▶ **WORK INSTRUCTIONS**:
Wherever a line of the listing holds the string "with", copy that line.

======== ENTRIES SUPPLIED ========

===== config.mk =====
export PLATFORM = sky130hd
export DESIGN_NAME = spram_stream_reader
export DESIGN_NICKNAME = d
export VERILOG_FILES = /design/src/rtl/spram_stream_reader.sv
export SDC_FILE = /design/constraint.sdc
export NUM_CORES = 1
export LEC_CHECK = 0
export CORE_MARGIN = 2
export CORE_UTILIZATION = 35
export CTS_BUF_LIST = sky130_fd_sc_hd__clkbuf_8
export CTS_CLUSTER_SIZE = 12
export DETAILED_ROUTE_END_ITERATION = 12
export DONT_BUFFER_PORTS = 1
export GPL_TIMING_DRIVEN = 0
export PLACE_DENSITY = 0.46
export SYNTH_ARGS = -nofsm -noshare
export SYNTH_HDL_FRONTEND = slang
export SYNTH_SLANG_ARGS = --single-unit

===== constraint.sdc =====
create_clock -name clk -period 3.7 [get_ports clk]
set_clock_uncertainty 0.1 [all_clocks]
set_input_delay 0.37 -clock clk [delete_from_list [all_inputs] [get_ports clk]]
set_output_delay 0.37 -clock clk [all_outputs]
set_load 0.01 [all_outputs]

===== src/rtl/spram_stream_reader.sv =====
// spram_stream_reader
//   Read engine for one single-port RAM bank. It takes (start address, length)
//   commands, reads the words through the shared RAM port's req/gnt arbiter, and
//   returns them as a valid/ready stream. The last beat of each burst is marked.
//   A 2-entry buffer absorbs the 1-cycle RAM read latency and downstream stalls.
// Ports
//   clk, rst_n             clock; asynchronous active-low reset
//   cmd_addr/len/valid     burst command (len 0 is accepted and ignored)
//   cmd_ready              high only when idle
//   ram_req/gnt/addr       read request; a read executes on req & gnt
//   ram_rdata              read data, valid the cycle after req & gnt
//   out_data/valid/last    output stream (buffer head)
//   out_ready              downstream ready
//   busy                   a command is in progress
module spram_stream_reader #(
  parameter int unsigned DATA_WIDTH = 8,
  parameter int unsigned RAM_DEPTH  = 32,
  parameter int unsigned ADDR_WIDTH = $clog2(RAM_DEPTH),
  parameter int unsigned LEN_WIDTH  = ADDR_WIDTH + 1
) (
  input  logic                  clk,
  input  logic                  rst_n,
  input  logic [ADDR_WIDTH-1:0] cmd_addr,
  input  logic [LEN_WIDTH-1:0]  cmd_len,
  input  logic                  cmd_valid,
  output logic                  cmd_ready,
  output logic                  ram_req,
  input  logic                  ram_gnt,
  output logic [ADDR_WIDTH-1:0] ram_addr,
  input  logic [DATA_WIDTH-1:0] ram_rdata,
  output logic [DATA_WIDTH-1:0] out_data,
  output logic                  out_valid,
  input  logic                  out_ready,
  output logic                  out_last,
  output logic                  busy
);

  localparam logic [ADDR_WIDTH-1:0] ADDR_MAX = ADDR_WIDTH'(RAM_DEPTH - 1);

  typedef enum logic [1:0] {IDLE, READ, DRAIN} state_e;

  state_e                state_q, state_d;
  logic [ADDR_WIDTH-1:0] addr_q;
  logic [LEN_WIDTH-1:0]  remaining_q;
  logic                  inflight_q;
  logic                  inflight_last_q;
  logic [DATA_WIDTH-1:0] buf_data_q [2];
  logic [1:0]            buf_last_q;
  logic                  rd_ptr_q, wr_ptr_q;
  logic [1:0]            count_q;

  logic                  cmd_fire, gnt_fire, pop, push, final_word;
  logic [2:0]            occupancy;

  assign cmd_fire   = cmd_valid & cmd_ready;
  assign gnt_fire   = ram_req & ram_gnt;
  assign pop        = out_valid & out_ready;
  assign push       = inflight_q;
  assign final_word = (remaining_q == LEN_WIDTH'(1));

  assign ram_addr  = addr_q;
  assign out_valid = (count_q != 2'd0);
  assign out_data  = buf_data_q[rd_ptr_q];
  // The head slot keeps stale flags after it drains, so gate last with valid.
  assign out_last  = out_valid & buf_last_q[rd_ptr_q];

  // State register
  always_ff @(posedge clk or negedge rst_n) begin
    if (!rst_n) state_q <= IDLE;
    else        state_q <= state_d;
  end

  // Next-state logic
  always_comb begin
    state_d = state_q;
    unique case (state_q)
      IDLE:    if (cmd_fire && cmd_len != '0) state_d = READ;
      READ:    if (gnt_fire && final_word)    state_d = DRAIN;
      DRAIN:   if (pop && out_last)           state_d = IDLE;
      default: state_d = IDLE;
    endcase
  end

  // Outputs. The credit check counts the entry that will hold each word after
  // this cycle's push/pop, so an issued read always has room in the buffer.
  always_comb begin
    cmd_ready = (state_q == IDLE);
    busy      = (state_q != IDLE);
    occupancy = {1'b0, count_q} + {2'b00, inflight_q} - {2'b00, pop};
    ram_req   = (state_q == READ) && (remaining_q != '0) && (occupancy < 3'd2);
  end

  // Address / length / in-flight tracking
  always_ff @(posedge clk or negedge rst_n) begin
    if (!rst_n) begin
      addr_q          <= '0;
      remaining_q     <= '0;
      inflight_q      <= 1'b0;
      inflight_last_q <= 1'b0;
    end else begin
      if (cmd_fire && cmd_len != '0) begin
        addr_q      <= cmd_addr;
        remaining_q <= cmd_len;
      end else if (gnt_fire) begin
        addr_q      <= (addr_q == ADDR_MAX) ? '0 : addr_q + 1'b1;
        remaining_q <= remaining_q - 1'b1;
      end
      inflight_q      <= gnt_fire;
      inflight_last_q <= gnt_fire & final_word;
    end
  end

  // 2-entry output buffer
  always_ff @(posedge clk or negedge rst_n) begin
    if (!rst_n) begin
      for (int unsigned i = 0; i < 2; i++) buf_data_q[i] <= '0;
      buf_last_q <= '0;
      rd_ptr_q   <= 1'b0;
      wr_ptr_q   <= 1'b0;
      count_q    <= '0;
    end else begin
      if (push) begin
        buf_data_q[wr_ptr_q] <= ram_rdata;
        buf_last_q[wr_ptr_q] <= inflight_last_q;
        wr_ptr_q             <= ~wr_ptr_q;
      end
      if (pop) rd_ptr_q <= ~rd_ptr_q;
      unique case ({push, pop})
        2'b10:   count_q <= count_q + 1'b1;
        2'b01:   count_q <= count_q - 1'b1;
        default: count_q <= count_q;
      endcase
    end
  end

endmodule


==> results.py, run 1 <==
metrics = {
    "logic_synthesis": {
        "synth_area_leader_cell": "dfrtp_1",
        "ys_async_sr_fraction_pct": 100,
        "synth_cell_types": 42,
        "netlist.area_leader.share_pct": 49.4,
        "synthFlopType": "dfrtp_1",
        "netlist_area_um2": 1870,
        "syn-num-nets": 193,
        "ys_ff_latch": 37,
        "avgSynthCellArea_um2": 11.5,
        "synth_seq_area_share_pct": 49.4,
        "ys.warnings.count": 0,
        "postSynthCellCount": 163,
        "synthTopCellsByArea": "dfrtp_1 (49%), mux2_2 (16%), ha_1 (3.3%)",
        "synth_edf_count": 0,
    },
    "worst_setup_path": {
        "cp-start-kind": "flip-flop",
        "critical_path_class": "reg2reg",
        "cp.arrival_ns": 3.41,
        "required_ns": 3.77,
        "cp_max_fo": 7,
        "end_kind": "flip-flop",
    },
    "clocking": {
        "cts_setup_buffers": 0,
        "cts_resized": 0,
        "h-tree-depth": 2,
        "clock_latency_ns": 0.28,
        "cts.sinks": 37,
        "cts-root-buf": "clkbuf_8",
        "clockBufferDepth": 2,
        "cts_made_buffers": 5,
        "ctsHoldBuffers": 2,
        "cts_tree": "yes",
        "cts.clk_slew.worst_paths_ns": 0.07,
    },
    "drt": {
        "wl_per_cell_um": 15.1,
        "dr.pass1.iters": 4,
        "drt-total-wl_mm": 3.67,
        "vias": 1267,
        "drt_iter0_drc": 29,
        "drcViolationCount": 0,
        "antenna_left": 0,
        "post_drt_via_cell_ratio": 5.21,
    },
    "global_routing": {
        "grt_max_degree": 38,
        "antenna_found_initial": 0,
        "grt_overflow": 0,
        "grt_pass1_wl_mm": 6.23,
        "grt_pass1_vias": 1324,
        "grt_usage_pct": 13.4,
    },
    "finish": {
        "final_cell_area_um2": 2070,
        "drive_above_1_share_pct": 25.4,
        "area_delta_synth_final_pct": 10.7,
        "num_antenna_cells": 0,
        "nNetsFinal": 202,
    },
    "sta": {
        "slew_headroom_pct": 59.1,
        "setup_viol": 0,
        "finalSetupTns_ns": 0,
        "grt_setup_unrepaired": "no",
        "drv_slew": 0,
        "period_share_pct": 90.2,
        "tightestPinTransition_ns": 0.609,
        "fmax_mhz": 299,
        "hold_viol_final": 0,
        "final.min_clock_period_ns": 3.34,
    },
    "die": {
        "die_w_um": 77.2,
        "rows": 26,
        "start_util_pct": 36.5,
        "die_h_um": 77.2,
        "die_area_um2": 5960,
        "ios": 42,
        "core-area_um2": 5140,
    },
    "power_and_ir_drop": {
        "switching_share_pct": 39.5,
        "powerDensity_nw_per_um2": 883,
        "switchingPower_mw": 0.724,
        "intPower_mw": 1.11,
        "ir_drop_v": 0.000304,
        "p_leak_nw": 0.922,
        "pwr-share-clk_pct": 14.5,
        "p_seq_share_pct": 40.0,
        "combPwrFrac_pct": 45.5,
    },
    "place": {
        "place_area_um2": 1960,
        "hpwl_mm": 2.63,
        "globalplace.congestion": 0.807,
        "numPortBuffers": 0,
    },
    "outcome": {
        "status": "finished clean",
    },
    "run": {
        "drv_cap": 0,
    },
    "min_path": {
        "hp-class": "in2reg",
    },
}
[flip-flops by register name, summed over array words and instances (netlist names)]
| signal | cells |
|---|---|
| inflight_last_q | 1 |
| wr_ptr_q | 1 |
| ram_addr | 5 |
| remaining_q | 6 |
| count_q | 2 |
| buf_data_q | 16 |
| buf_last_q | 2 |
| state_q | 2 |
| rd_ptr_q | 1 |
| inflight_q | 1 |
[power by group through the flow]
stage / Clock (mW) / Sequential, mW / Combinational, mW
after floorplan: 0 / 0.704 / 0.692
after global placement: 0 / 0.727 / 0.813
after detailed placement: 0 / 0.739 / 0.834
after CTS: 0.281 / 0.732 / 0.848
after global routing: 0.306 / 0.759 / 0.931
final: 0.265 / 0.733 / 0.833
[worst paths after layout]
check	start	endpoint	slack (ns)	cells after the start
max	count_q[1]	ram_addr[3]	0.36	11
min	cmd_len[4]	remaining_q[4]	0.11	2
max reg2reg	count_q[1]	ram_addr[3]	0.36	11
min reg2reg	wr_ptr_q	wr_ptr_q	0.39	1
max in group asynchronous	rst_n	buf_data_q[9]	2.88	2
min in group asynchronous	rst_n	buf_data_q[8]	0.44	2
[cell usage after synthesis, types with 2 or more instances]
cell type  instances
xor2_1             2
ha_1               5
dfrtp_1           37
clkbuf_1           3
a221o_2            2
inv_1             11
and3_1             2
a31oi_1            2
nand3_1            4
o22ai_1            2
a211oi_1           2
nand2_1           14
mux2_2            26
a21oi_1            5
nor3_1             4
xnor2_1            2
mux2i_1            4
nand2b_1           2
nor2_1            11
[per-stage QoR]
step / std cells / utilization, % / setup WS [ns] / hold WS (ns) / total power, mW
after floorplan: 163 / - / 0.810 / -0.0256 / 1.40
after global placement: 233 / 38.2 / 0.387 / -0.0246 / 1.54
after detailed placement: 233 / 38.2 / 0.356 / -0.0247 / 1.57
after CTS: 243 / 40.4 / 0.337 / 0.0930 / 1.86
after global routing: 243 / 40.4 / 0.0664 / 0.101 / 2.00
final: 243 / 40.4 / 0.361 / 0.109 / 1.83
[cell usage in the layout, fill, tap and decap left out, drive strengths merged, types with 2 or more instances in the layout]
cell type  count
a211oi         2
a21oi          5
a221o          2
a31oi          2
and3           2
buf            3
clkbuf         8
clkinv         2
dfrtp         37
ha             5
inv           12
mux2          26
mux2i          4
nand2         15
nand2b         2
nand3          4
nor2          11
nor3           4
o22ai          2
xnor2          2
xor2           2
[cell type report]
class                      instances  area (µm²)
buffer                             5        27.5
clock buffer                       5        68.8
clock inverter                     3        13.8
fill                             530        3070
inverter                          11        41.3
multi-input combinational        110         880
sequential                        37         926
tap                               70        87.6
timing repair buffer               2        30.0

========

▶ **SOLUTION FOR THIS EXERCISE**:
  // The head slot keeps stale flags after it drains, so gate last with valid.
[cell usage after synthesis, types with 2 or more instances]
[cell usage in the layout, fill, tap and decap left out, drive strengths merged, types with 2 or more instances in the layout]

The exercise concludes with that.